The thing is, giving the options and the cost of the instances, I’m not sure if we’re better off moving to say, 12-16 dc1.large instances or maybe 3-4 ds2.xlarge or even a single dc1.8xlarge. All of which would be approximately the same in terms of pricing. I know Redshift is meant to be linearly scalable but there’s always a tradeoffs between having more, weaker machines and having less stronger machines.

Anyone can advise based on past experience?

Thanks in advance

Hey Daniel,

I would think that 12-16 dc1.large would help with s3 parallelization, giving you great performance for your COPY commands, but lose some diskspace per node.

DC1 * 12 = 24 vCPU, 180GB ram, 2TB of diskspace, 2.4GB/sec IO, ~$3-4 per hour
DS2 * 4 = 16 vCPU, 124GB ram, 8TB of disk, 1.6GB/sec IO, ~$5 per hour

Also - TripAdvisor gave a talk at ReInvent last year BDT401 about tuning and best practices where they compared 32 dc1.large nodes vs 8 ds1.8xlarge (not sure why not ds2, maybe wasnt available).

BDT 401 - slide 41

Summary:
ds1 = 4 hour job, dc1 = 40 minutes

based off those numbers, i would lean towards several smaller DC1.large clusters for performance, especially if you already have aggressive archiving in practice.

That’s very useful information thanks for that!

I also did those calculations. My gut is that there’s a cost which is hard to account for of moving data between nodes when, for example, joined DIST keys don’t match.
This is also where throughput comes into play. dc1.large has 0.20GB/s “I/O” and that doesn’t scale with adding more nodes. In way that’s a limiting factor with scaling a cluster.

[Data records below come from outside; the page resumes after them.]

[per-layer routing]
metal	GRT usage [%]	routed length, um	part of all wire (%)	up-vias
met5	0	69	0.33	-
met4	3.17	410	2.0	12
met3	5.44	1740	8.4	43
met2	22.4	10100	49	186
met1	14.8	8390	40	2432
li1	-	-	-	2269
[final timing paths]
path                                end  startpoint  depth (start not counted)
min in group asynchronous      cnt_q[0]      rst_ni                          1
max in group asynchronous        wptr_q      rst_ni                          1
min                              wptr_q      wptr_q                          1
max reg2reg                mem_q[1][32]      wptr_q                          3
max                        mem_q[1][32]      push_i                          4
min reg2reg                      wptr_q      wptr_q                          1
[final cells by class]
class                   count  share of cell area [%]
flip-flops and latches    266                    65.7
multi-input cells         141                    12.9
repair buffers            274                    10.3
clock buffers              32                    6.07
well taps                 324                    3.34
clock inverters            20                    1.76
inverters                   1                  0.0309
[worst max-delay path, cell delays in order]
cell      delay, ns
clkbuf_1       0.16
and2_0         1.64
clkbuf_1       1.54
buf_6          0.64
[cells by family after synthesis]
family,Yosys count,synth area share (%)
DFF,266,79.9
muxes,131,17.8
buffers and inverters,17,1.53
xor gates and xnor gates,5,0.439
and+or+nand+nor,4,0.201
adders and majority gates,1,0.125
===== src/rtl/compass_heading_autocal_macros.svh =====
// ----------------------------------------------------------------------------
// Compass heading assertion macros
// Shared immediate-style wrappers for clocked concurrent checks.
// ----------------------------------------------------------------------------
`ifndef COMPASS_HEADING_AUTOCAL_MACROS_SVH
`define COMPASS_HEADING_AUTOCAL_MACROS_SVH

// Same-cycle implication, gated by reset.
`define CHAC_ASSERT_NOW(label, ante, cons) \
  label: assert property (@(posedge clk_i) disable iff (!rst_ni) (ante) |-> (cons)) \
    else $error("compass heading check failed");

// Next-cycle implication, gated by reset.
`define CHAC_ASSERT_NEXT(label, ante, cons) \
  label: assert property (@(posedge clk_i) disable iff (!rst_ni) (ante) |=> (cons)) \
    else $error("compass heading check failed");

`endif


===== src/rtl/chac_pkg.sv =====
// ----------------------------------------------------------------------------
// chac_pkg
// Types, constants and the arctangent table of the compass heading block.
// ----------------------------------------------------------------------------
package chac_pkg;

  localparam int unsigned ANGLE_TABLE_LEN = 24;
  localparam int unsigned PRESCALE_BITS   = 20;
  localparam int unsigned PROD_W          = 36;
  localparam int unsigned VEC_W           = 58;
  localparam int unsigned ACC_W           = 26;

  localparam logic signed [15:0]      BOUND_LOW_RST  = 16'sh7FFF;
  localparam logic signed [15:0]      BOUND_HIGH_RST = 16'sh8000;
  localparam logic signed [ACC_W-1:0] HALF_TURN_Q16  = 26'sd11796480;
  localparam logic signed [ACC_W:0]   ROUND_HALF     = 27'sd256;
  localparam logic signed [ACC_W:0]   HEADING_LIMIT  = 27'sd23040;

  typedef struct packed {
    logic signed [15:0] sample_x;
    logic signed [15:0] sample_y;
    logic signed [15:0] x_low;
    logic signed [15:0] x_high;
    logic signed [15:0] y_low;
    logic signed [15:0] y_high;
    logic        [16:0] span_x;
    logic        [16:0] span_y;
    logic               valid;
  } q_entry_t;

  typedef struct packed {
    logic full;
    logic empty;
  } fifo_stat_t;

  typedef enum logic [2:0] {
    ST_IDLE,
    ST_CENTER,
    ST_PROD,
    ST_PREP,
    ST_ITER,
    ST_ROUND
  } back_state_e;

  // atan(2^-i) in degrees, Q16
  function automatic logic signed [ACC_W-1:0] atan_q16(input logic [4:0] idx);
    logic signed [ACC_W-1:0] r;
    case (idx)
      5'd0:    r = 26'sd2949120;
      5'd1:    r = 26'sd1740967;
      5'd2:    r = 26'sd919879;
      5'd3:    r = 26'sd466945;
      5'd4:    r = 26'sd234379;
      5'd5:    r = 26'sd117304;
      5'd6:    r = 26'sd58666;
      5'd7:    r = 26'sd29335;
      5'd8:    r = 26'sd14668;
      5'd9:    r = 26'sd7334;
      5'd10:   r = 26'sd3667;
      5'd11:   r = 26'sd1833;
      5'd12:   r = 26'sd917;
      5'd13:   r = 26'sd458;
      5'd14:   r = 26'sd229;
      5'd15:   r = 26'sd115;
      5'd16:   r = 26'sd57;
      5'd17:   r = 26'sd29;
      5'd18:   r = 26'sd14;
      5'd19:   r = 26'sd7;
      5'd20:   r = 26'sd4;
      5'd21:   r = 26'sd2;
      5'd22:   r = 26'sd1;
      default: r = 26'sd0;
    endcase
    return r;
  endfunction

endpackage


===== src/rtl/chac_out_if.sv =====
// ----------------------------------------------------------------------------
// chac_out_if
// Heading result channel: valid/ready with heading and current bounds.
// ----------------------------------------------------------------------------
interface chac_out_if;
  logic               valid;
  logic               ready;
  logic signed [15:0] heading;
  logic               heading_valid;
  logic signed [15:0] bound_x_min;
  logic signed [15:0] bound_x_max;
  logic signed [15:0] bound_y_min;
  logic signed [15:0] bound_y_max;

  modport source (output valid, heading, heading_valid, bound_x_min, bound_x_max,
                  bound_y_min, bound_y_max, input ready);
  modport sink (input valid, heading, heading_valid, bound_x_min, bound_x_max,
                bound_y_min, bound_y_max, output ready);
endinterface


===== src/rtl/chac_back.sv =====
// ----------------------------------------------------------------------------
// chac_back
// Hard-iron centering, span cross-scaling and iterative CORDIC atan2.
// ----------------------------------------------------------------------------
module chac_back #(
  parameter int unsigned CORDIC_STEPS = 16
) (
  input  logic                 clk_i,
  input  logic                 rst_ni,
  input  chac_pkg::fifo_stat_t stat_i,
  input  chac_pkg::q_entry_t   entry_i,
  output logic                 pop_o,
  chac_out_if.source           out_o
);

  localparam int unsigned NSTEPS = (CORDIC_STEPS > chac_pkg::ANGLE_TABLE_LEN) ?
                                   chac_pkg::ANGLE_TABLE_LEN : CORDIC_STEPS;
  localparam int unsigned CNT_W  = $clog2(NSTEPS);

  chac_pkg::back_state_e state_q, state_d;
  chac_pkg::q_entry_t    entry_q;

  logic signed [17:0]                       xc_q, yc_q;
  logic signed [chac_pkg::PROD_W-1:0]       prod_x_q, prod_y_q;
  logic signed [chac_pkg::VEC_W-1:0]        px_q, py_q;
  logic signed [chac_pkg::ACC_W-1:0]        acc_q;
  logic [CNT_W-1:0]                         cnt_q;
  logic                                     out_valid_q;
  logic signed [15:0]                       heading_q;
  logic                                     hvalid_q;
  logic signed [15:0]                       bxl_q, bxh_q, byl_q, byh_q;

  logic                                     last_step;
  logic                                     zero_vec;
  logic                                     load_out;
  logic signed [16:0]                       sum_x, sum_y, mid_x, mid_y;
  logic signed [chac_pkg::VEC_W-1:0]        ext_x, ext_y, sh_x, sh_y;
  logic signed [chac_pkg::ACC_W-1:0]        angle;
  logic signed [chac_pkg::ACC_W:0]          hsum, hq, hsat;

  assign last_step = (cnt_q == CNT_W'(NSTEPS - 1));
  assign zero_vec  = (prod_x_q == '0) && (prod_y_q == '0);

  // Next state
  always_comb begin
    state_d = state_q;
    case (state_q)
      chac_pkg::ST_IDLE:   if (!stat_i.empty) state_d = chac_pkg::ST_CENTER;
      chac_pkg::ST_CENTER: state_d = chac_pkg::ST_PROD;
      chac_pkg::ST_PROD:   state_d = chac_pkg::ST_PREP;
      chac_pkg::ST_PREP:   state_d = zero_vec ? chac_pkg::ST_ROUND : chac_pkg::ST_ITER;
      chac_pkg::ST_ITER:   if (last_step) state_d = chac_pkg::ST_ROUND;
      chac_pkg::ST_ROUND:  if (!out_valid_q || out_o.ready) state_d = chac_pkg::ST_IDLE;
      default:             state_d = chac_pkg::ST_IDLE;
    endcase
  end

  // Outputs
  always_comb begin
    pop_o    = 1'b0;
    load_out = 1'b0;
    case (state_q)
      chac_pkg::ST_IDLE:  pop_o    = !stat_i.empty;
      chac_pkg::ST_ROUND: load_out = !out_valid_q || out_o.ready;
      default: begin
        pop_o    = 1'b0;
        load_out = 1'b0;
      end
    endcase
  end

  always_ff @(posedge clk_i or negedge rst_ni) begin
    if (!rst_ni) begin
      state_q <= chac_pkg::ST_IDLE;
    end else begin
      state_q <= state_d;
    end
  end

  // Offset (max+min)/2 truncates toward zero: add one before the shift when negative.
  assign sum_x = $signed({entry_q.x_high[15], entry_q.x_high})
               + $signed({entry_q.x_low[15], entry_q.x_low});
  assign sum_y = $signed({entry_q.y_high[15], entry_q.y_high})
               + $signed({entry_q.y_low[15], entry_q.y_low});
  assign mid_x = (sum_x + $signed({16'd0, sum_x[16]})) >>> 1;
  assign mid_y = (sum_y + $signed({16'd0, sum_y[16]})) >>> 1;

  assign ext_x = chac_pkg::VEC_W'(prod_x_q) <<< chac_pkg::PRESCALE_BITS;
  assign ext_y = chac_pkg::VEC_W'(prod_y_q) <<< chac_pkg::PRESCALE_BITS;

  assign sh_x  = px_q >>> cnt_q;
  assign sh_y  = py_q >>> cnt_q;
  assign angle = chac_pkg::atan_q16(5'(cnt_q));

  assign hsum = (chac_pkg::ACC_W + 1)'(acc_q) + chac_pkg::ROUND_HALF;
  assign hq   = hsum >>> 9;

  always_comb begin
    hsat = hq;
    if (hq > chac_pkg::HEADING_LIMIT) begin
      hsat = chac_pkg::HEADING_LIMIT;
    end else if (hq < -chac_pkg::HEADING_LIMIT) begin
      hsat = -chac_pkg::HEADING_LIMIT;
    end
  end

  always_ff @(posedge clk_i) begin
    case (state_q)
      chac_pkg::ST_IDLE: begin
        if (pop_o) entry_q <= entry_i;
      end
      chac_pkg::ST_CENTER: begin
        xc_q <= $signed({{2{entry_q.sample_x[15]}}, entry_q.sample_x})
              - $signed({mid_x[16], mid_x});
        yc_q <= $signed({{2{entry_q.sample_y[15]}}, entry_q.sample_y})
              - $signed({mid_y[16], mid_y});
      end
      chac_pkg::ST_PROD: begin
        prod_x_q <= xc_q * $signed({1'b0, entry_q.span_y});
        prod_y_q <= yc_q * $signed({1'b0, entry_q.span_x});
      end
      chac_pkg::ST_PREP: begin
        cnt_q <= '0;
        if (zero_vec) begin
          acc_q <= '0;
        end else if (ext_x < 0) begin
          // Rotate a left-half vector by a half turn first.
          acc_q <= (ext_y >= 0) ? chac_pkg::HALF_TURN_Q16 : -chac_pkg::HALF_TURN_Q16;
          px_q  <= -ext_x;
          py_q  <= -ext_y;
        end else begin
          acc_q <= '0;
          px_q  <= ext_x;
          py_q  <= ext_y;
        end
      end
      chac_pkg::ST_ITER: begin
        cnt_q <= cnt_q + CNT_W'(1);
        if (py_q >= 0) begin
          px_q  <= px_q + sh_y;
          py_q  <= py_q - sh_x;
          acc_q <= acc_q + angle;
        end else begin
          px_q  <= px_q - sh_y;
          py_q  <= py_q + sh_x;
          acc_q <= acc_q - angle;
        end
      end
      default: begin
        cnt_q <= cnt_q;
      end
    endcase
  end

  always_ff @(posedge clk_i or negedge rst_ni) begin
    if (!rst_ni) begin
      out_valid_q <= 1'b0;
    end else if (load_out) begin
      out_valid_q <= 1'b1;
    end else if (out_o.ready) begin
      out_valid_q <= 1'b0;
    end
  end

  always_ff @(posedge clk_i) begin
    if (load_out) begin
      heading_q <= entry_q.valid ? hsat[15:0] : 16'sd0;
      hvalid_q  <= entry_q.valid;
      bxl_q     <= entry_q.x_low;
      bxh_q     <= entry_q.x_high;
      byl_q     <= entry_q.y_low;
      byh_q     <= entry_q.y_high;
    end
  end

  assign out_o.valid         = out_valid_q;
  assign out_o.heading       = heading_q;
  assign out_o.heading_valid = hvalid_q;
  assign out_o.bound_x_min   = bxl_q;
  assign out_o.bound_x_max   = bxh_q;
  assign out_o.bound_y_min   = byl_q;
  assign out_o.bound_y_max   = byh_q;

endmodule


===== src/flat_wrapper.sv =====
// flat-port wrapper written by rule: the top's interface ports become plain ports
module chac_back_flat 
#(
  parameter int unsigned CORDIC_STEPS = 16
)
  (clk_i, rst_ni, stat_i, entry_i, pop_o, out_o_valid, out_o_heading, out_o_heading_valid, out_o_bound_x_min, out_o_bound_x_max, out_o_bound_y_min, out_o_bound_y_max, out_o_ready);
  chac_out_if out_o_i ();
  input  logic clk_i;
  input  logic rst_ni;
  input  chac_pkg::fifo_stat_t stat_i;
  input  chac_pkg::q_entry_t entry_i;
  output logic pop_o;
  output wire logic [$bits(out_o_i.valid)-1:0] out_o_valid;
  output wire logic [$bits(out_o_i.heading)-1:0] out_o_heading;
  output wire logic [$bits(out_o_i.heading_valid)-1:0] out_o_heading_valid;
  output wire logic [$bits(out_o_i.bound_x_min)-1:0] out_o_bound_x_min;
  output wire logic [$bits(out_o_i.bound_x_max)-1:0] out_o_bound_x_max;
  output wire logic [$bits(out_o_i.bound_y_min)-1:0] out_o_bound_y_min;
  output wire logic [$bits(out_o_i.bound_y_max)-1:0] out_o_bound_y_max;
  input wire logic [$bits(out_o_i.ready)-1:0] out_o_ready;
  assign out_o_valid = out_o_i.valid;
  assign out_o_heading = out_o_i.heading;
  assign out_o_heading_valid = out_o_i.heading_valid;
  assign out_o_bound_x_min = out_o_i.bound_x_min;
  assign out_o_bound_x_max = out_o_i.bound_x_max;
  assign out_o_bound_y_min = out_o_i.bound_y_min;
  assign out_o_bound_y_max = out_o_i.bound_y_max;
  assign out_o_i.ready = out_o_ready;
  chac_back #(.CORDIC_STEPS(CORDIC_STEPS)) u_core (.clk_i(clk_i), .rst_ni(rst_ni), .stat_i(stat_i), .entry_i(entry_i), .pop_o(pop_o), .out_o(out_o_i));
endmodule

===== config.mk =====
export PLATFORM = sky130hd
export DESIGN_NAME = chac_back_flat
export DESIGN_NICKNAME = d
export VERILOG_FILES = /design/src/rtl/compass_heading_autocal_macros.svh /design/src/rtl/chac_pkg.sv /design/src/rtl/chac_out_if.sv /design/src/rtl/chac_back.sv /design/src/flat_wrapper.sv
export SDC_FILE = /design/constraint.sdc
export NUM_CORES = 2
export LEC_CHECK = 0
export BUFFER_PORTS_ARGS = -buffer_cell sky130_fd_sc_hd__buf_2
export CORE_MARGIN = 2
export CORE_UTILIZATION = 40
export DETAILED_ROUTE_END_ITERATION = 7
export GPL_ROUTABILITY_DRIVEN = 0
export SYNTH_ARGS = -nofsm -noshare
export SYNTH_HDL_FRONTEND = slang
export SYNTH_SLANG_ARGS = --single-unit

===== constraint.sdc =====
create_clock -name clk_i -period 35.3 [get_ports clk_i]
set_input_delay 7.06 -clock clk_i [delete_from_list [all_inputs] [get_ports clk_i]]
set_output_delay 7.06 -clock clk_i [all_outputs]
set_load 0.02 [all_outputs]

==> summary by stage <==
STA
The clock period minus final worst setup slack is 14.80 ns. The transition at the pin with the smallest max-transition slack is 1.28 ns. Setup repair after global routing left no endpoint under its margin.

The remaining max-slew budget at the tightest pin is 14.4%. After layout, the worst path uses 41.9% of the clock period. The achievable frequency is 67.6 MHz. The number of endpoints with negative hold slack in the final report is 0. The setup violation total in the final timing report is 0. The final-report max-slew violation count came to 0.

The clock tree skew after final layout is 0.0362 ns. The final sum of negative setup slack is 0 ns.

Routing
The routed layout has 44,500 vias. The detail-routed net length per standard cell is 18.1 um. The number of iterations in the first detailed-routing pass is 6. The number of antenna-violating nets in the routed design is 0. After detailed routing, the number of vias per cell comes to 5.50.

The count of unresolved DRC violations after routing is 0. The routed design has 146 mm of wire. The first routing iteration left 3,070 violations.

Final layout
The most common cell after layout, fill and taps aside is sky130_fd_sc_hd__inv_1. The multi-input combinational cells in the finished layout cover a total of 40,200 um2. The fraction of final layout cells sized beyond drive strength 1 is 9.74%. The final layout contains 7,200 nets. The layout filler cell count is 13,800. In the layout the commonest cells are 666 x sky130_fd_sc_hd__inv_1, 630 x sky130_fd_sc_hd__nand2_1, 475 x sky130_fd_sc_hd__ha_1.

The relative area change from synthesis to final layout is 8.36%. The storage element area is 14,400 um2. The design area is 63,000 um2.

Synth
The library cell with the largest summed area after synthesis is sky130_fd_sc_hd__edfxtp_1. Of the synthesized area, sequential elements account for 24.8%. A synthesized cell averages 9.57 um2. After synthesis, the cell types taking the most area are sky130_fd_sc_hd__edfxtp_1 24%, sky130_fd_sc_hd__fa_1 16%, sky130_fd_sc_hd__ha_1 10%.

The synthesized design contains 462 enable-type register cells. The distinct cell type count of the synthesized netlist is 94. For this run, the leading register cell type out of synthesis is sky130_fd_sc_hd__edfxtp_1.

Summing every instance area after synthesis gives 58,100 um2. The top cell type's share of synthesized area is 23.9%. For this run, the number of Yosys warnings is 0. When the netlist entered floorplanning its net count stood at 7,135.

After synthesis, the share of flip-flops with an asynchronous set or reset is 0.820%. In this run, synthesis produced a sequential element count of 488. In the synthesized netlist, the number of instances is 6,069.

Place
In this run the cell area measured after placement is 60,900 um2. The number of buffer cells added on primary ports is 217. Summed over all nets, the half-perimeter wirelength after detailed placement is 115 mm.

Clocking
The library cell used as clock root buffer is sky130_fd_sc_hd__clkbuf_16. Gates resized during post-CTS repair numbered 0. The number of post-CTS setup repair buffers is 0. CTS built an H-tree with a depth of 2. After clock tree synthesis, the clock-pin slew on the worst setup and hold paths is 0.06 ns. TritonCTS built the clock tree.

The clock buffer count from CTS is 60. The worst-skew pair later-pin latency is 0.69 ns. The tree built by TritonCTS fans out to 488 sinks.

The maximum buffer depth of the clock tree is 3. The number of buffers inserted by hold repair at cts is 0.

Flow run
Across the run, the number of max-cap violations was 0.

Worst setup path
The endpoint identified for the worst register-to-register timing path is u_core.px_q[49]. The start point of the critical path is stat_i[0]. STA puts the critical path data arrival time at 7.74 ns. The startpoint of the most critical register-to-register path is u_core.cnt_q[1]. Traced cell by cell, the critical path runs through buf_2 > nor4_2 > buf_4 > buf_2. The required time of the worst setup path is 28.24 ns.

For flop-to-flop paths, the worst setup slack is 26.39 ns. The critical path launch point type is an input port. The length in cells of the worst reg-to-reg path is 21. The cell occurring most often along the worst timing path is sky130_fd_sc_hd__buf_2. In this run the worst path has a maximum fanout of 3. STA classifies the critical path endpoint as an output port. The end point of the critical path is pop_o.

On the critical path, the stage with the largest delay is an instance of sky130_fd_sc_hd__buf_4. The type of the worst setup path is input port to output port. In this design, the stage delay of the slowest critical-path cell is 0.23 ns.

GRT
The total congestion overflow is 0. The global routing usage summed across all routing layers is 19.6%. The initial antenna violation count is 20. The pin count of the biggest net entering global routing is 129. The number of global-route vias before repair is 44,200.

The first-pass GRT wire length is 237 mm.

Die
The cell row count is 139. The die span in x is 385 um. The overall die area is 148,000 um2. In this run the standard cell core region covers 144,000 um2.

Once the floorplan was initialized, standard cells occupied 40.4% of the core. The number of top-level pins is 219. The y dimension of the die is 385 um.

Run status
The run finished with clean final reports.

Worst hold path
The tightest min-delay check is of the flip-flop to flip-flop type.
[routing by layer]
metal | part of all wire, % | GRT usage, % | up-vias
met1 | 45 | 26.3 | 21800
li1 | - | - | 21200
met2 | 47 | 33.1 | 1157
met5 | 0.16 | 0 | -
met4 | 2.4 | 4.73 | 34
met3 | 5.7 | 3.24 | 231
[worst min path at each step]
stage | startpoint | end | slack [ns] | cells past startpoint
global placement | u_core.entry_q[60] | u_core.out_o.bound_y_min[9] | 0.44 | 0
CTS | u_core.entry_q[45] | u_core.out_o.bound_y_max[10] | 0.45 | 0
detailed placement | u_core.entry_q[45] | u_core.out_o.bound_y_max[10] | 0.44 | 0
floorplan | u_core.entry_q[83] | u_core.out_o.bound_x_min[0] | 0.43 | 0
global route | u_core.entry_q[45] | u_core.out_o.bound_y_max[10] | 0.46 | 0
finish | u_core.entry_q[45] | u_core.out_o.bound_y_max[10] | 0.45 | 0
[cell families after synthesis]
kind of cell / count (synthesis) / synth area share, %
fa+ha+maj: 930 / 25.9
compound gates: 1117 / 12.2
buf+inv: 916 / 6.11
xor+xnor: 452 / 6.81
simple gates: 1860 / 15.7
mux: 306 / 8.50
flops: 488 / 24.8
[metrics by stage]
stage               util (%)  hold WS [ns]  setup slack, ns  std cells
floorplan                  -         0.431             8.33       6069
global placement        42.3         0.437            20.46       7975
detailed placement      42.3         0.441            20.47       7975
CTS                     43.8         0.449            20.46       8085
global route            43.8         0.462            20.43       8086
finish                  43.8         0.447            20.50       8090
[registers in the layout, summed over array words and instances, names as in the netlist, 17 cells and up]
register,cells
u_core.acc_q,26
u_core.angle,22
u_core.entry_q,131
u_core.prod_x_q,35
u_core.prod_y_q,35
u_core.px_q,58
u_core.py_q,58
u_core.xc_q,17
u_core.yc_q,17
[Yosys cell counts, types with 26 or more instances]
cell	number
sky130_fd_sc_hd__nand2_1	631
sky130_fd_sc_hd__or2_2	29
sky130_fd_sc_hd__a21o_1	122
sky130_fd_sc_hd__or3_1	32
sky130_fd_sc_hd__xor2_1	140
sky130_fd_sc_hd__nand2b_1	68
sky130_fd_sc_hd__nor2b_1	38
sky130_fd_sc_hd__o21a_1	41
sky130_fd_sc_hd__and2_1	312
sky130_fd_sc_hd__nor2_1	376
sky130_fd_sc_hd__nand3_1	98
sky130_fd_sc_hd__mux4_2	120
sky130_fd_sc_hd__o21ai_0	305
sky130_fd_sc_hd__and3_1	38
sky130_fd_sc_hd__o211ai_1	26
sky130_fd_sc_hd__o31ai_1	46
sky130_fd_sc_hd__ha_1	475
sky130_fd_sc_hd__clkbuf_1	189
sky130_fd_sc_hd__nand4_1	50
sky130_fd_sc_hd__nor3_1	87
sky130_fd_sc_hd__xnor2_1	312
sky130_fd_sc_hd__mux2_2	67
sky130_fd_sc_hd__a211oi_1	34
sky130_fd_sc_hd__o21bai_1	37
sky130_fd_sc_hd__mux2i_1	101
sky130_fd_sc_hd__inv_1	668
sky130_fd_sc_hd__edfxtp_1	462
sky130_fd_sc_hd__fa_1	455
sky130_fd_sc_hd__a31oi_1	42
sky130_fd_sc_hd__a21oi_1	280
[final cells by class]
| type | instances | area share [%] |
|---|---|---|
| flip-flops and latches | 488 | 22.9 |
| repair buffers | 249 | 2.15 |
| multi-input cells | 4665 | 63.8 |
| diodes | 5 | 0.0199 |
| clock buffers | 70 | 2.58 |
| inverters | 670 | 4.00 |
| well taps | 1903 | 3.78 |
| clock inverters | 40 | 0.755 |
[worst max-delay path, delay by kind of cell]
family	cells	cell delay (ns)
and+or+nand+nor	1	0.13
buffers and inverters	3	0.55
Power is not shown: default switching activity piles up to over one toggle a cycle in this logic, so the estimate is an artifact.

Just to make sure - I’m not trying to contradict your advice in any way. Just adding some more thoughts to the mix.

Cheers

No worries - i didnt realize/think about the non-scaling of I/O which does add a bit to the mix, being how ds2 was double the I/O.

Both good points, interested to see if others here have more insight - and maybe we can adjust our cluster too!

Hi Daniel,

I’ve seen various ways of handling this but it really depends on how your current implementation works so there’s a few options here.

A few questions first up.

  1. What sort of queries are maxing out the CPUs on the cluster currently? (e.g., are they mostly adhoc or can you cache partial results?)
  2. Is the execution load balanced across all 8 vCPUs for these queries?
  3. Are the columnar compressions the same as the ones in the Snowplow definition?

Depending on how much data you have in Redshift it’s not uncommon to have another source (other than your primary query cluster) as colder storage (S3 or a ds2 cluster) and a hot storage for insertion and queries that require more recent data, depending on the data size that could be a dc1 cluster.